Brazil´s first assessment of celiac QOL was in 2018 and obtained a 119.79 (21) and the second CDQ application took place during COVID-19 and found a 125.26 score (45). Authors associate the improvement in celiac well-being in the pandemic period to the reduced social interactions involving gluten-containing food, which have negative repercussions in social and emotional domains, as well as the increase of home meal preparation that is a protective factor to GFD adherence, impacting positively in the emotional, social, worries and symptoms scales 383838.

Regarding the psychometric quality and quantitative parameters, the Cronbach’s alpha for the CDQ domains ranged from 0.80 to 0.91, as instruments are viable when Cronbach’s alpha is higher than 0.7 (18). All adaptations of the questionnaire presented over 0.7 values of Cronbach’s alpha. Therefore, the CDQ is a valid instrument to measure QOL of celiac patients that contemplates HRQOL dimensions.

Celiac disease specific quality of life instrument

The CD-QOL is a quantitative, self-administered questionnaire of 20 items distributed across four subscales: limitations, dysphoria, health concerns, and inadequate treatment (19). Researchers sought to capture in the instrument how patients perceive changes in their daily lives after diagnosis by consulting a celiac support group for input during the focus group stage (19). The answers to each item are allocated into a 5-point Likert Scale response, ranging from “not at all” to “a great deal”.

Each subscale is associated with factors that can negatively impact the QOL of individuals with CD. The first factor is called limitations and refers to the feeling of facing difficulties in belonging to or being part of routine events, such as eating with coworkers, not being able to eat conventional foods on important occasions (e.g., birthday cake) or struggling to take long trips due to CD and GFD (19). The second factor is dysphoria and is associated with a feeling of emotional dissatisfaction or discomfort due to the CD, the items in this category question if the participant feels depressed, frightened, or overwhelmed about having CD; it also inquires If the person believes not to have enough knowledge about CD (19). The third subscale, health concerns, is based on items of concern of increased risk of stigma due to the disease (19). The last category is inadequate treatment and it´s items inquire if patients feel like the GFD is sufficient treatment for CD (19).

It is noticeable that the CD-QOL approach focuses more on the individuals’ perceptions of external elements and challenges related to adhering to a gluten-free lifestyle rather than on gastrointestinal or extra gastrointestinal symptoms affecting the quality of life, from an urge to use the bathroom to sexual activities. The main difference between the CDQ and the CD-QOL instruments is that the first focuses on repercussions of the CD in physiological repercussions, psychological symptoms, and impact in daily activities (e.g., work, leisure, etc.); whereas the second targets attitudes and perceptions of the celiac population in routine events such as socializing. The CD-QOL does not include any item to measure the physical impact of CD since the individuals in its population, which included American celiac support group members, did not emphasize symptoms as a struggle, which could be a characteristic of the USA population or public policies. That highlights the need to perform a cultural adaptation and validation of the questionnaire when assessing the QOL of people with CD. The questionnaire was applied in 17 papers (39,53%) of 9 countries and applied in 8 nations (38.09% of all countries included in this review).

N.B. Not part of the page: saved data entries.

File: config.mk
export PLATFORM = sky130hd
export DESIGN_NAME = vtd_cell
export DESIGN_NICKNAME = d
export VERILOG_FILES = /design/src/rtl/vtd_pkg.sv /design/src/rtl/vtd_cell.sv
export SDC_FILE = /design/constraint.sdc
export NUM_CORES = 2
export LEC_CHECK = 0
export ABC_AREA = 1
export ABC_CLOCK_PERIOD_IN_PS = 2400
export BUFFER_PORTS_ARGS = -buffer_cell sky130_fd_sc_hd__buf_2
export CAP_MARGIN = 20
export CORE_MARGIN = 2
export CORE_UTILIZATION = 55
export DETAILED_ROUTE_END_ITERATION = 12
export PLACE_DENSITY = 0.78
export SLEW_MARGIN = 20
export SYNTH_ARGS = -nofsm -noshare
export SYNTH_HDL_FRONTEND = slang
export SYNTH_SLANG_ARGS = --single-unit
File: constraint.sdc
create_clock -name clk_i -period 2.4 [get_ports clk_i]
set_input_delay 0.48 -clock clk_i [delete_from_list [all_inputs] [get_ports clk_i]]
set_output_delay 0.48 -clock clk_i [all_outputs]
set_load 0.02 [all_outputs]
File: src/rtl/vtd_pkg.sv
// ============================================================================
// Vertex tuple dedup package
// Shared sizes, payload structs and the token that travels along the
// compare-cell chain.
// ============================================================================
package vtd_pkg;

  // Field widths fixed by the payload format.
  localparam int INDEX_BITS = 24;
  localparam int KEY_BITS   = INDEX_BITS + 1;
  localparam int ID_BITS    = 10;

  // Table geometry: slot = row * CELL_COUNT + column.
  localparam int TABLE_DEPTH   = 1024;
  localparam int CELL_COUNT    = (TABLE_DEPTH < 32) ? TABLE_DEPTH : 32;
  localparam int ROW_COUNT     = (TABLE_DEPTH + CELL_COUNT - 1) / CELL_COUNT;
  localparam int CELL_BITS     = (CELL_COUNT > 1) ? $clog2(CELL_COUNT) : 1;
  localparam int ROW_BITS      = (ROW_COUNT > 1) ? $clog2(ROW_COUNT) : 1;
  localparam int FILL_ROW_BITS = $clog2(ROW_COUNT + 1);
  localparam int COUNT_BITS    = $clog2(TABLE_DEPTH + 1);
  localparam int RET_BITS      = $clog2(ROW_COUNT + 1);

  // A key is the present flag over the index; an absent component is zero.
  typedef logic [KEY_BITS-1:0] key_t;

  typedef struct packed {
    key_t pos;
    key_t nrm;
    key_t uv;
  } entry_t;

  // Lookup token: one per table row, carrying the running match result.
  typedef struct packed {
    logic                 valid;
    logic [ROW_BITS-1:0]  row;
    entry_t               key;
    logic                 hit;
    logic [CELL_BITS-1:0] hit_cell;
  } token_t;

  // Next free slot, split into row and column.
  typedef struct packed {
    logic [FILL_ROW_BITS-1:0] row;
    logic [CELL_BITS-1:0]     col;
  } fill_t;

  // Table write broadcast to all cells.
  typedef struct packed {
    logic                 en;
    logic [ROW_BITS-1:0]  row;
    logic [CELL_BITS-1:0] col;
    entry_t               entry;
  } wr_t;

  typedef struct packed {
    logic                  new_mesh;
    logic [INDEX_BITS-1:0] pos_index;
    logic                  pos_present;
    logic [INDEX_BITS-1:0] normal_index;
    logic                  normal_present;
    logic [INDEX_BITS-1:0] uv_index;
    logic                  uv_present;
  } in_t;

  typedef struct packed {
    logic [ID_BITS-1:0] vertex_id;
    logic               is_new;
    logic               overflow;
  } out_t;

endpackage

File: src/rtl/vtd_cell.sv
// ============================================================================
// Vertex tuple dedup compare cell
// Holds one column of the table (one entry per row) and compares each
// passing token against the entry of the token's row.
// ============================================================================
module vtd_cell (
  input  logic                          clk_i,
  input  logic                          rst_ni,
  input  logic [vtd_pkg::CELL_BITS-1:0] cell_idx_i,
  input  vtd_pkg::fill_t                fill_i,
  input  vtd_pkg::wr_t                  wr_i,
  input  vtd_pkg::token_t               tok_i,
  output vtd_pkg::token_t               tok_o
);
  import vtd_pkg::*;

  entry_t mem_q [ROW_COUNT];
  entry_t rd_q;
  token_t tok_a_q;
  token_t tok_b_d, tok_b_q;
  logic   slot_ok;
  logic   hit_now;

  // Column storage: written by the broadcast, read at the incoming row.
  always_ff @(posedge clk_i) begin
    if (wr_i.en && (wr_i.col == cell_idx_i)) begin
      mem_q[wr_i.row] <= wr_i.entry;
    end
    rd_q <= mem_q[tok_i.row];
  end

  // Only slots below the fill pointer hold live entries.
  always_comb begin
    slot_ok = (FILL_ROW_BITS'(tok_a_q.row) < fill_i.row) ||
              ((FILL_ROW_BITS'(tok_a_q.row) == fill_i.row) &&
               (cell_idx_i < fill_i.col));
    hit_now = tok_a_q.valid && slot_ok && (rd_q == tok_a_q.key);
    tok_b_d = tok_a_q;
    if (hit_now) begin
      tok_b_d.hit      = 1'b1;
      tok_b_d.hit_cell = cell_idx_i;
    end
  end

  // Two stages per cell: one for the read, one for the compare.
  always_ff @(posedge clk_i or negedge rst_ni) begin
    if (!rst_ni) begin
      tok_a_q.valid <= 1'b0;
      tok_b_q.valid <= 1'b0;
    end else begin
      tok_a_q <= tok_i;
      tok_b_q <= tok_b_d;
    end
  end

  assign tok_o = tok_b_q;

endmodule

The original version of CD-QOL was utilized in the USA (19, 31, 33, 34), Canada (35), Brazil (5). Cultural adaptation and validation were conducted in Italy (25), Spain (20, 27, 32, 41, 42, 59), and Iran (49); the CD-QOL was also adapted to the Netherlands (39), but it was not applied to the population, it was used to develop new questionnaires. The Spanish version of the instrument (27) was applied to the Spanish-speaking countries of Paraguay (60) and Chile (48); however, it was not adapted to South American specificities. It´s possible to suggest that all four subscales of the CD-QOL are susceptible to changes due to regional influences in the exposome and public policies such as regulations for specialized health service support to people with CD, therefore the cultural adaptation is recommended even for countries with same mother language (55).

CeliacQ-27 and CeliacQ-7

The CeliacQ-27 and CeliacQ-7 aim to evaluate CD HRQOL. It was developed and validated in Dutch, considering the cross-cultural adaptation of the CD-QOL to the Netherlands (19, 39). These questionnaires offer a unique approach by comparing different phases of CD, including active/clinical remission periods as well as instances where individuals may deviate from their gluten-free diet.

The CeliacQ-27 consists of 27 questions categorized into three domains: limitations (11 items), worries (10 items), and impact on daily life (6 items) (39). The limitations domain is related to patients’ perceptions of daily life restrictions because of the CD or GFD. The worries domain questions about mental and general challenges associated with CD (39). The third domain, impact on daily life, comprises questions about the social influences of the CD and GFD (39). Higher scores in de CeliacQ27 equal better QOL. The internal consistency of the questionnaire domains ranged from Chronbach´s α of 0.87 and 0.92, demonstrating good to excellent reliability (39).

Its shorter version contained only seven questions (CeliacQ-7) and was created by excluding all items with loads <0.70 Chronbach´s α in the Dutch version of the CD-QOL (39). The final version obtained a 0.88 Chronbach´s α and a high correlation with the CeliacQ-27 (39).

Since the CeliacQ-27 and the CeliacQ-7 are both derived from the Danish version of the CD-QOL, the two do not include questions to assess the repercussions of the physical symptoms associated with CD in patients’ well-being (39). However, introducing a condensed questionnaire could increase participation rates in surveys and be an interesting tool for ambulatory assistance and follow-ups, especially for patients who have been following a GFD.

Coeliac disease assessment questionnaire

The Coeliac Disease Assessment Questionnaire (CDAQ) was developed in two stages in 2018 (36, 37). The premise for developing this instrument was that the questionnaires available at the time were constructed without considering patient-reported outcome measures (PROM), which consider patients’ point of view, not necessarily measured by biological markers or associated with clinical outcomes (61).

In the first phase of development, qualitative interviews were conducted and analyzed through a data framework, which revealed six common themes reported by the participants: symptoms, gluten-free diet, emotional health, impact on activities, relationships, and financial issues (36). In the first phase, 64 items were present in the instrument (36). The subsequent phase was centered on the item reduction of the first version of the instrument; in this sense, items were refined through item appraisal, expert review, cognitive interviews and translatability assessment (37).

The resultant instrument comprises 32 items in five domains: stigma, dietary burden, symptoms, social isolation and worries, and concerns (37). Concerning its psychometric quality and quantitative parameters, this instrument presented Cronbach’s alpha between 0.82 and 0.88 for all domains. These values demonstrate the viability of the instrument, since an instrument of this type is considered viable when its Cronbach’s alpha is higher than 0.7 (62). Another highlight regarding CDAQ’s quantitative parameters is related to its strong intraclass correlation (0.86) with SF-36’s domains, the Short Form Health Survey developed by the World Health Organization (WHO) (37).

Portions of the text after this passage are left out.